Why did I curse myself? Because in the past I did not think they were high priority items to buy. I thought they were a gimmick and viewed cynically their boastful claims that they can kill 99.9% of germs.
In my little head, that claim had always bemused me, left me wondering about the 0.1 % of germs that hand sanitiser can’t kill?
“Social Distancing.” This phrase was unfamiliar to me just two weeks previously. These words crop up everywhere nowadays. It simply means keeping a distance of about two metres between you and others, meaning you have to speak a bit louder to each other too.
In my little head, I was assuming wistfully that “Social Distancing” would protect 99.9% of people, just like the braggart claim of the hand sanitiser companies.
But then I suddenly thought, what about 0.1 % of people that can’t be protected? The so-called 0.1% are the elderly and the vulnerable.
It dawns on me with a deep, slow realisation that I am part of the 0.1%.
Why? Simply because I am Deaf and Blind.
Surely, Deaf and Blind people are made of strong stuff; they have the strength of an Ox!
My lungs were weakened by the ravages of pneumonia a few years ago. I am also asthmatic. The combination of these two conditions is not good news.
Being Deaf is hard, being Blind is also hard. But being Deaf and Blind is much, much harder.

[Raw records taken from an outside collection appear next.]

## src/rtl/tmr_scrub_reg.sv

```systemverilog
// Triple-redundant register with bitwise 2-of-3 vote, periodic scrubbing,
// a saturating corrected-upset counter and a test-only fault-injection port.
module tmr_scrub_reg #(
    parameter int unsigned      WIDTH        = 8,
    parameter logic [WIDTH-1:0] RESET_VAL    = '0,
    parameter int unsigned      SCRUB_PERIOD = 16,
    parameter int unsigned      CNT_W        = 8
) (
    input  logic             clk,
    input  logic             rst_n,
    input  logic             load,
    input  logic [WIDTH-1:0] d,
    output logic [WIDTH-1:0] q,
    input  logic             inj_en,
    input  logic [1:0]       inj_sel,
    input  logic [WIDTH-1:0] inj_mask,
    output logic             mismatch,
    output logic             scrub_tick,
    output logic [CNT_W-1:0] err_cnt,
    output logic             err_sticky,
    input  logic             clr_err
);

    localparam int unsigned      TW       = (SCRUB_PERIOD > 1) ? $clog2(SCRUB_PERIOD) : 1;
    localparam logic [TW-1:0]    TMR_LAST = TW'(SCRUB_PERIOD - 1);
    localparam logic [CNT_W-1:0] CNT_MAX  = '1;

    logic [WIDTH-1:0] c_q [3];
    logic [WIDTH-1:0] c_d [3];
    logic [TW-1:0]    timer_q, timer_d;
    logic             mismatch_q, mismatch_d;
    logic             scrub_tick_q, scrub_tick_d;
    logic [CNT_W-1:0] err_cnt_q, err_cnt_d;
    logic             err_sticky_q, err_sticky_d;

    logic [WIDTH-1:0] maj;
    logic             disagree;
    logic             scrub_evt;
    logic             corrected;

    always_comb begin
        maj       = (c_q[0] & c_q[1]) | (c_q[1] & c_q[2]) | (c_q[0] & c_q[2]);
        disagree  = |((c_q[0] ^ c_q[1]) | (c_q[1] ^ c_q[2]));
        scrub_evt = (timer_q == TMR_LAST);
        corrected = scrub_evt && !load && disagree;
    end

    // Injection is XORed after the scrub write so a fault planted on a
    // scrub edge survives until the following scrub.
    always_comb begin
        for (int unsigned i = 0; i < 3; i++) begin
            c_d[i] = c_q[i];
            if (load) begin
                c_d[i] = d;
            end else begin
                if (scrub_evt) c_d[i] = maj;
                if (inj_en && (inj_sel == 2'(i))) c_d[i] = c_d[i] ^ inj_mask;
            end
        end
    end

    always_comb begin
        timer_d      = scrub_evt ? '0 : timer_q + TW'(1);
        mismatch_d   = disagree;
        scrub_tick_d = scrub_evt;
        err_cnt_d    = err_cnt_q;
        err_sticky_d = err_sticky_q;
        if (clr_err) begin
            err_cnt_d    = '0;
            err_sticky_d = 1'b0;
        end else if (corrected) begin
            err_sticky_d = 1'b1;
            if (err_cnt_q != CNT_MAX) err_cnt_d = err_cnt_q + CNT_W'(1);
        end
    end

    always_ff @(posedge clk or negedge rst_n) begin
        if (!rst_n) begin
            for (int unsigned i = 0; i < 3; i++) c_q[i] <= RESET_VAL;
            timer_q      <= '0;
            mismatch_q   <= 1'b0;
            scrub_tick_q <= 1'b0;
            err_cnt_q    <= '0;
            err_sticky_q <= 1'b0;
        end else begin
            for (int unsigned i = 0; i < 3; i++) c_q[i] <= c_d[i];
            timer_q      <= timer_d;
            mismatch_q   <= mismatch_d;
            scrub_tick_q <= scrub_tick_d;
            err_cnt_q    <= err_cnt_d;
            err_sticky_q <= err_sticky_d;
        end
    end

    always_comb begin
        q          = maj;
        mismatch   = mismatch_q;
        scrub_tick = scrub_tick_q;
        err_cnt    = err_cnt_q;
        err_sticky = err_sticky_q;
    end

endmodule

```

Being Deaf, you can lipread. With Sign Language, you can sign to someone standing far away, as long you can manage to get hold of the person’s attention.

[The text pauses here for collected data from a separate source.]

### config.mk
export PLATFORM = sky130hd
export DESIGN_NAME = alu_seq_ctrl
export DESIGN_NICKNAME = d
export VERILOG_FILES = /design/src/rtl/alu_seq_pkg.sv /design/src/rtl/alu_seq_ctrl_btn_debounce.sv /design/src/rtl/alu_seq_ctrl.sv
export SDC_FILE = /design/constraint.sdc
export NUM_CORES = 1
export LEC_CHECK = 0
export ABC_CLOCK_PERIOD_IN_PS = 6100
export BUFFER_PORTS_ARGS = -buffer_cell sky130_fd_sc_hd__buf_2
export CAP_MARGIN = 10
export CORE_ASPECT_RATIO = 1.2
export CORE_MARGIN = 2
export CORE_UTILIZATION = 53
export CTS_BUF_LIST = sky130_fd_sc_hd__clkbuf_8 sky130_fd_sc_hd__clkbuf_16
export DETAILED_ROUTE_END_ITERATION = 7
export GPL_TIMING_DRIVEN = 0
export MAX_ROUTING_LAYER = met4
export PLACE_DENSITY = 0.76
export SLEW_MARGIN = 0
export SYNTH_ARGS = -nofsm -noshare
export SYNTH_HDL_FRONTEND = slang
export SYNTH_SLANG_ARGS = --single-unit
export TNS_END_PERCENT = 30
### constraint.sdc
create_clock -name clk -period 6.1 [get_ports clk]
set_clock_uncertainty 0.15 [all_clocks]
set_input_delay 1.83 -clock clk [delete_from_list [all_inputs] [get_ports clk]]
set_output_delay 1.83 -clock clk [all_outputs]
set_load 0.05 [all_outputs]
### src/rtl/alu_seq_pkg.sv
// rtl/alu_seq_pkg.sv - shared types and constants for the ALU front-panel sequencer
package alu_seq_pkg;

    typedef enum logic {IDLE, RUN} state_t;

    localparam logic [2:0] OP_ADD = 3'd0;
    localparam logic [2:0] OP_SUB = 3'd1;
    localparam logic [2:0] OP_NOT = 3'd2;
    localparam logic [2:0] OP_AND = 3'd3;
    localparam logic [2:0] OP_OR  = 3'd4;
    localparam logic [2:0] OP_XOR = 3'd5;
    localparam logic [2:0] OP_LT  = 3'd6;
    localparam logic [2:0] OP_EQ  = 3'd7;

    localparam int BTN_LOAD = 0;
    localparam int BTN_INC  = 1;
    localparam int BTN_DEC  = 2;
    localparam int BTN_EXEC = 3;
    localparam int BTN_CLR  = 4;
    localparam int BTN_N    = 5;

    localparam int DISP_OPA_LSB = 28;
    localparam int DISP_OPB_LSB = 24;
    localparam int DISP_OP_LSB  = 20;
    localparam int DISP_FLG_LSB = 16;
    localparam int DISP_RES_LSB = 12;
    localparam int DISP_CNT_LSB = 0;

    function automatic logic [31:0] pack_disp(input logic [3:0] a, input logic [3:0] b,
                                              input logic [2:0] op, input logic [2:0] flg,
                                              input logic [3:0] res, input logic [11:0] cnt);
        return {a, b, 1'b0, op, 1'b0, flg, res, cnt};
    endfunction

endpackage

### src/rtl/alu_seq_ctrl_btn_debounce.sv
// rtl/alu_seq_ctrl_btn_debounce.sv - 2-flop synchronizer, stability debouncer and rising-edge pulse
module btn_debounce #(
    parameter int DEB_W   = 16,
    parameter int DEB_CNT = 50000
) (
    input  logic clk,
    input  logic rst,
    input  logic raw,
    output logic level,
    output logic rise
);
    localparam logic [DEB_W-1:0] DEB_LAST = DEB_W'(DEB_CNT - 1);

    logic [1:0]       r_sync;
    logic [DEB_W-1:0] r_cnt;
    logic             r_level;
    logic             r_rise;

    // r_cnt counts consecutive cycles where the synchronized input disagrees with r_level
    always_ff @(posedge clk or posedge rst) begin
        if (rst) begin
            r_sync  <= 2'b00;
            r_cnt   <= '0;
            r_level <= 1'b0;
            r_rise  <= 1'b0;
        end else begin
            r_sync <= {r_sync[0], raw};
            r_rise <= 1'b0;
            if (r_sync[1] == r_level) begin
                r_cnt <= '0;
            end else if (r_cnt == DEB_LAST) begin
                r_cnt   <= '0;
                r_level <= r_sync[1];
                r_rise  <= r_sync[1];
            end else begin
                r_cnt <= r_cnt + 1'b1;
            end
        end
    end

    assign level = r_level;
    assign rise  = r_rise;

endmodule

### src/rtl/alu_seq_ctrl.sv
// rtl/alu_seq_ctrl.sv - front-panel sequencer for the 4-bit ALU; optional macro ALU_CHAIN_EN chains results into operand A
module alu_seq_ctrl
    import alu_seq_pkg::*;
#(
    parameter int DEB_W   = 16,
    parameter int DEB_CNT = 50000,
    parameter int SETTLE  = 2
) (
    input  logic        clk,
    input  logic        rst,
    input  logic [4:0]  btn,
    input  logic [7:0]  sw,
    output logic [3:0]  alu_a,
    output logic [3:0]  alu_b,
    output logic [2:0]  alu_op,
    input  logic [3:0]  alu_out,
    input  logic        alu_zero,
    input  logic        alu_overflow,
    input  logic        alu_carry,
    output logic        busy,
    output logic        valid,
    output logic [31:0] disp_data
);
    localparam int SETTLE_W = (SETTLE > 1) ? $clog2(SETTLE) : 1;
    localparam logic [SETTLE_W-1:0] SETTLE_LOAD = SETTLE_W'(SETTLE - 1);

    logic [BTN_N-1:0] w_rise;
    logic [BTN_N-1:0] w_level_unused;

    for (genvar gi = 0; gi < BTN_N; gi++) begin : g_btn
        btn_debounce #(.DEB_W(DEB_W), .DEB_CNT(DEB_CNT)) u_deb (
            .clk   (clk),
            .rst   (rst),
            .raw   (btn[gi]),
            .level (w_level_unused[gi]),
            .rise  (w_rise[gi])
        );
    end

    logic [7:0]          r_sw_s1, r_sw_s2;
    state_t              r_state;
    logic [SETTLE_W-1:0] r_settle;
    logic [3:0]          r_op_a, r_op_b, r_res;
    logic [2:0]          r_op, r_flg;
    logic [11:0]         r_cnt;
    logic                r_busy, r_valid;

    always_ff @(posedge clk or posedge rst) begin
        if (rst) begin
            r_sw_s1 <= '0;
            r_sw_s2 <= '0;
        end else begin
            r_sw_s1 <= sw;
            r_sw_s2 <= r_sw_s1;
        end
    end

    // Soft clear outranks everything and keeps only the execution counter
    always_ff @(posedge clk or posedge rst) begin
        if (rst) begin
            r_state  <= IDLE;
            r_settle <= '0;
            r_op_a   <= '0;
            r_op_b   <= '0;
            r_op     <= OP_ADD;
            r_res    <= '0;
            r_flg    <= '0;
            r_cnt    <= '0;
            r_busy   <= 1'b0;
            r_valid  <= 1'b0;
        end else if (w_rise[BTN_CLR]) begin
            r_state  <= IDLE;
            r_settle <= '0;
            r_op_a   <= '0;
            r_op_b   <= '0;
            r_op     <= OP_ADD;
            r_res    <= '0;
            r_flg    <= '0;
            r_busy   <= 1'b0;
            r_valid  <= 1'b0;
        end else begin
            case (r_state)
                IDLE: begin
                    if (w_rise[BTN_LOAD]) begin
                        r_op_a  <= r_sw_s2[7:4];
                        r_op_b  <= r_sw_s2[3:0];
                        r_valid <= 1'b0;
                    end
                    if (w_rise[BTN_INC] ^ w_rise[BTN_DEC]) begin
                        r_op    <= w_rise[BTN_INC] ? r_op + 3'd1 : r_op - 3'd1;
                        r_valid <= 1'b0;
                    end
                    if (w_rise[BTN_EXEC]) begin
                        r_state  <= RUN;
                        r_settle <= SETTLE_LOAD;
                        r_busy   <= 1'b1;
                    end
                end
                RUN: begin
                    if (r_settle == '0) begin
                        r_res   <= alu_out;
                        r_flg   <= {alu_zero, alu_overflow, alu_carry};
                        r_cnt   <= r_cnt + 12'd1;
                        r_valid <= 1'b1;
                        r_busy  <= 1'b0;
                        r_state <= IDLE;
`ifdef ALU_CHAIN_EN
                        r_op_a  <= alu_out;
`else
                        r_op_a  <= r_op_a;
`endif
                    end else begin
                        r_settle <= r_settle - 1'b1;
                    end
                end
                default: r_state <= IDLE;
            endcase
        end
    end

    assign alu_a     = r_op_a;
    assign alu_b     = r_op_b;
    assign alu_op    = r_op;
    assign busy      = r_busy;
    assign valid     = r_valid;
    assign disp_data = pack_disp(r_op_a, r_op_b, r_op, r_flg, r_res, r_cnt);

endmodule

; Yosys cells after proc, flatten, opt, wreduce, memory -nomap -nowiden
; Index checks and enable logic that the tools add are counted.
[word_totals]
output_inout_bits = 45
word_cells = 133
register_bits = 150
[classes]
n_eq_ne = 16
mux = 52
n_addsub = 9
n_reduce_logical = 15
bitwise_logic = 9
[ops]
columns = operator, count
row1 = 16-bit 2-to-1 mux, 10
row2 = "16-bit by 1-bit adder with 16-bit output, second input constant", 5
row3 = "16-bit equality test, second input constant", 5
row4 = 4-bit 2-to-1 mux, 9
row5 = 1-bit 2-to-1 mux, 22
row6 = 2-bit AND reduction, 11
row7 = 3-bit 2-to-1 mux, 7
row8 = "12-bit by 1-bit adder with 12-bit output, second input constant", 1
row9 = 1-bit NOT, 8
row10 = 1-bit one-hot mux with 2 select lines, 4
row11 = "3-bit by 1-bit inequality test with 1-bit output, second input constant", 2
row12 = 2-bit nonzero test, 3
row13 = 1-bit equality test, 5
row14 = "2-bit by 1-bit inequality test with 1-bit output, second input constant", 2
row15 = "4-bit by 2-bit inequality test with 1-bit output, second input constant", 1
row16 = "3-bit by 1-bit adder with 3-bit output, second input constant", 1
row17 = "3-bit by 2-bit inequality test with 1-bit output, second input constant", 1
row18 = 3-bit AND reduction, 1
row19 = "3-bit by 1-bit subtractor with 3-bit output, second input constant", 1
row20 = "1-bit subtractor, second input constant", 1
row21 = 1-bit XOR, 1

; Logic depth before layout (Yosys ltp)
[depth]
word_depth = 5
depth_mapped = 6

; Hierarchy
; Synthesis repeated with hierarchy kept, for this count alone.
[unflattened]
cells_unflattened = 643
hier_area_um2 = 6940.4
[by_module_without_submodules]
columns = module, cells_per_inst, n_inst, area_each_um2
row1 = btn_debounce, 92, 5, 972.2
row2 = alu_seq_ctrl, 183, 1, 2079.5

; Least setup slack after synthesis
; OpenSTA, ideal clock, no wires.
[synth_timing]
kind = reg2out
from = reg r_op[0] (netlist: alu_op[0])
to = out disp_data[20]
stages_incl_launch_ff = 2
slack_ns = 3.183
arrival_time_ns = 0.937
path_cell_list = dfrtp_1 buf_4
[synth_lines]
columns = element, line
row1 = start: declaration, alu_seq_ctrl.sv:44  ; logic [2:0] r_op, r_flg;
row2 = start signal: assignment, alu_seq_ctrl.sv:90  ; r_op <= w_rise[BTN_INC] ? r_op + 3'd1 : r_op - 3'd1;
row3 = end: declaration, alu_seq_ctrl.sv:22  ; output logic [31:0] disp_data
; No word-level cell between the ends.

; Worst setup path after layout
[layout_timing]
from = reg r_op[1] (netlist: alu_op[1])
to = out disp_data[21]
; No word-level cell between the ends.

==> run summary <==
post-synthesis compound-gate area fraction = 0.0263
largest family of logic cells by synthesized area = simple AND/OR/NAND/NOR gates
status = finished, final reports clean
Setup WS pre-CTS = 3210 ps
Avg Cell Area, Syn = 10.9 µm²
Period Utilization, post-route = 0.521
Simple-Gate Fraction of Synth Area = 0.206
dpl hpwl = 8160 µm
fmax = 315 MHz
Final WS setup = 2920 ps
Chip Height = 125 µm
post-synthesis mux area share = 0.0232
critical path data arrival time = 1200 ps
post-CTS repair timing setup buffer count = 0
Hold Path Class = reg2reg
share of layout cells above drive strength 1 = 0.195
Post-Route WL = 12,000 µm
Max Cap Viol = 0
Yosys warnings = 0
GRT Total Usage = 0.206
I/O Buffers = 64
I/O pins = 67
cell internal pwr = 1.69 mW
async set-or-reset flop fraction in the synthesized netlist = 1.00
Clock Path Buffers = 2
post-synth cell types = 41
XOR/XNOR share of the synthesized area = 0.120
RSZ-0062 raised after global routing = no
Hold Violations, Final = 0
peak supply drop = 0.153 mV
Switch Pwr = 0.466 mW
Slew Viols, Final = 0
Post-synth EDFFs = 0
Num CTS Buffers = 17
Core Region = 0.0121 mm²
largest net degree at the start of global routing = 103
Cell Pwr Density = 280 mW/mm²
clk_lat worst skew = 420 ps
standard-cell rows = 44
placed inst area = 0.00707 mm²
cells after synthesis = 596
# setup viols final = 0
die area = 0.0132 mm²
Leakage Power = 3.51 nW
post-synth top area share = 0.576
main area contributors after synthesis = dfrtp_1 58%, xnor2_1 9.9%, nor2_1 6.5%, nand3_1 2.4%, nor4_1 2.3%
1st-iter DRT viols = 252
Clk pin slew, worst setup/hold paths = 60 ps
Final min period = 3180 ps
htree depth = 4
GRT Residual Overflow = 0
Via density = 5.32
sw frac = 0.216
Initial Util = 0.540
DR WL/cell = 14.1 µm
combinational share of power = 0.027
number of global-route vias before repair = 4,634
Synth Flop Type = dfrtp_1
most frequent cells in the layout = 150 x dfrtp_1, 113 x nor2_1, 74 x xnor2_1
# fillers = 929
cts repair resizes = 0
post-synth top area cell = dfrtp_1
CP Cell Sequence = buf_4 -> buf_2
clk root buf = clkbuf_16
most common cell after layout, fill and taps aside = dfrtp_1
first-pass GRT wire length = 21,300 µm
Worst Path Max Fanout = 4
post-route ant nets = 0
CP required = 4120 ps
Seq pwr share = 0.475
via count = 4,549
Post-Synth Adder-Cell Area = 0.0146
first drt pass iteration count = 4
Area growth syn-to-layout = 18.0%
final weighted congestion in routability-driven placement = 0.857
TritonCTS clock tree = yes
slew margin rel. = 0.465
crit-path max cell delay = 410 ps
Die Width = 105 µm
CP Launch Type = flop
ANT cells = 0
#FFs+latches synth = 150
critical path class = reg2out
initial antenna violation count = 0
Clock power frac = 0.498
synthesized area = 0.00652 mm²
register area share after synthesis = 0.576
worst-margin pin slew = 802 ps
cts hold-fix bufs = 0
Residual DRC = 0
fin area = 0.00769 mm²
Critical Path End Type = output port
nets = 710
Clock Sinks = 150
Slowest-stage cell, CP = dfrtp_1
## kinds of logic (layout without fill, tap and decap cells)
logic type | count (synthesis) | count (layout)
other | 1 | 2
AOI/OAI and AO/OA | 18 | 18
buffers and inverters | 43 | 140
DFF | 150 | 150
and+or+nand+nor | 274 | 274
muxes | 14 | 14
xor gates and xnor gates | 89 | 89
adders and majority gates | 7 | 7
## power by group through the flow
stage,Combinational (mW),Sequential [mW],Clock [mW]
global route,0.0686,1.03,1.14
CTS,0.0606,1.02,1.09
finish,0.0583,1.02,1.07
floorplan,0.0401,1.04,0
global placement,0.0551,1.04,0
detailed placement,0.0596,1.04,0
## metal layers
layer / routed length [µm] / global-route usage / up-vias / part of all wire
li1: - / - / 2170 / -
met2: 5870 / 0.322 / 116 / 0.49
met5: 0 / - / - / 0
met4: 326 / 0.0918 / 0 / 0.027
met1: 5330 / 0.252 / 2232 / 0.44
met3: 513 / 0.0553 / 31 / 0.043
## flip-flops by register name (all words and copies together) (netlist names), 3 cells and up
signal              count
alu_op                  3
g_btn.u_deb.level       5
r_cnt                  12
r_res                   4
r_sw_s1                 8
alu_a                   4
g_btn.u_deb.rise        5
alu_b                   4
r_flg                   3
r_sw_s2                 8
g_btn.u_deb.r_sync     10
g_btn.u_deb.r_cnt      80
## path summary, 6_finish.rpt
path,startpoint,to,cells after the start,slack (ps)
min in group asynchronous,rst,g_btn[2].u_deb.r_sync[0],2,1290
worst max-delay path,alu_op[1],disp_data[21],2,2920
worst min register to register,r_sw_s1[1],r_sw_s2[1],0,200
max in group asynchronous,rst,g_btn[1].u_deb.r_cnt[13],3,3680
worst min-delay path,r_sw_s1[1],r_sw_s2[1],0,200
worst max register to register,g_btn[3].u_deb.r_cnt[0],g_btn[3].u_deb.r_cnt[14],5,3850
## layout make-up
type,instances,area [µm²],area share
buffer,22,141,0.0184
tap,161,201,0.0262
clock inverter,14,175,0.0228
sequential,150,3750,0.488
multi-input combinational,404,2550,0.331
clock buffer,18,439,0.0571
timing repair buffer,65,348,0.0452
inverter,21,83.8,0.0109
## cell usage after synthesis (2+ instances only)
cell type / n
nor2b_1: 3
nand2_1: 36
nand4_1: 19
nand3b_1: 4
xor2_1: 15
dfrtp_1: 150
xnor2_1: 74
mux2_1: 3
nand3_1: 31
o41ai_4: 2
nand2b_1: 2
nor3_1: 19
nor4_1: 24
a21oi_1: 11
and3_1: 5
nor3b_1: 4
ha_1: 6
mux2i_1: 8
nor2_1: 113
o41ai_2: 3
mux2_2: 2
buf_2: 5
buf_4: 14
or4_4: 4
inv_1: 21
clkbuf_1: 3
## worst max-delay path, delay by kind of cell (launching register included)
kind	cells	cell delay, ps
buffers and inverters	2	370
DFF	1	410
## metrics by stage
step           total power [mW]  utilization  cells  hold slack (ps)  setup TNS (ps)
6_report                   2.15        0.638    855              197               0
5_1_grt                    2.23        0.638    855              206               0
4_1_cts                    2.18        0.638    855              198               0
3_5_place_dp               1.10        0.587    823              185               0
3_3_place_gp               1.10        0.584    822              184         -195630
2_1_floorplan              1.08            -    597              181               0
Power figures use the tool's default switching activity.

Blind people can speak loudly in the direction they hear someone from.
DeafBlind people can’t communicate from a distance. They have to be close to the other person. Their hands cling lightly and delicately on the other person’s hands, figuring out what the person is saying, by relying on the movements of the hand and the shapes of the fingers to form a sentence.
I am not at that stage of communication just yet, but I will as my eyesight worsens. Right now I can’t see anyone or anything that’s more than a metre away. It feels desolately bleak.
Watching on the news and seeing people cramming into public transport leaves me shuddering and open-mouthed.
People escaping to beautiful places like the Lake District, Peak District and even worse, the Highlands, and sadly up my street in Ironbridge, leaves me seething.
The people travelling like this are simply spreading the virus around like some kind of “I can’t believe it’s not butter” spreadable margarine. The virus gleefully loves people’s stupidity and mindless selfishness.
Surely, seeing thousands of people dying in Italy and Spain – hotspots for a British holiday – should impact people’s behaviour. The Italians and the Spaniards are pleading, crying, and disappearing in their own coffins.
It could easily be one of you. Easily. Really.
In my little head, I thought to myself, “Are they Blind?! Are they Deaf?!” No, they are just ignorant.
I was amused by the so-called news presenters being filmed, trapped in their own beautiful houses and staring out of their windows looking all solemn and lonely. They describe wistfully how hard it is to be alone and have no one around to talk to during their own self isolation.
In my little head, I was tutting at how pathetic they are. That is how DeafBlind normally live. They are totally cut off in their own head.
Communication is so rare and so fleeting. And there is a charge, a price to hire someone, to make ourselves more human. What can we do? We just live with this.
In my little head, I tell them… “‘Grow a backbone, stay home, be sensible, and survive.’
That way, the 0.1% would live a little longer.
“Self isolation” and “Social Distancing” might protect 99.9% of the people, but it just makes 0.1% of them more vulnerable and isolated.